*Goal of the exercise*: Every line of the data must be set down exactly as shown.

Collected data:
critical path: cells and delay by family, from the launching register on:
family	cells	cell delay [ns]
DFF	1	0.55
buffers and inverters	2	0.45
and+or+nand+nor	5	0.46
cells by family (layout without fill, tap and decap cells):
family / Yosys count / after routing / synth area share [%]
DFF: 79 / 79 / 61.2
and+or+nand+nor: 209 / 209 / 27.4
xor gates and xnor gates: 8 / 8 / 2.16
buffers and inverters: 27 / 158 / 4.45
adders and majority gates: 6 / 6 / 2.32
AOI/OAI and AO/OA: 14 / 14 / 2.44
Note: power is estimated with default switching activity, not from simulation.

*Task answer*:
critical path: cells and delay by family, from the launching register on:
family	cells	cell delay [ns]
DFF	1	0.55
buffers and inverters	2	0.45
and+or+nand+nor	5	0.46
cells by family (layout without fill, tap and decap cells):
family / Yosys count / after routing / synth area share [%]
DFF: 79 / 79 / 61.2
and+or+nand+nor: 209 / 209 / 27.4
xor gates and xnor gates: 8 / 8 / 2.16
buffers and inverters: 27 / 158 / 4.45
adders and majority gates: 6 / 6 / 2.32
AOI/OAI and AO/OA: 14 / 14 / 2.44
Note: power is estimated with default switching activity, not from simulation.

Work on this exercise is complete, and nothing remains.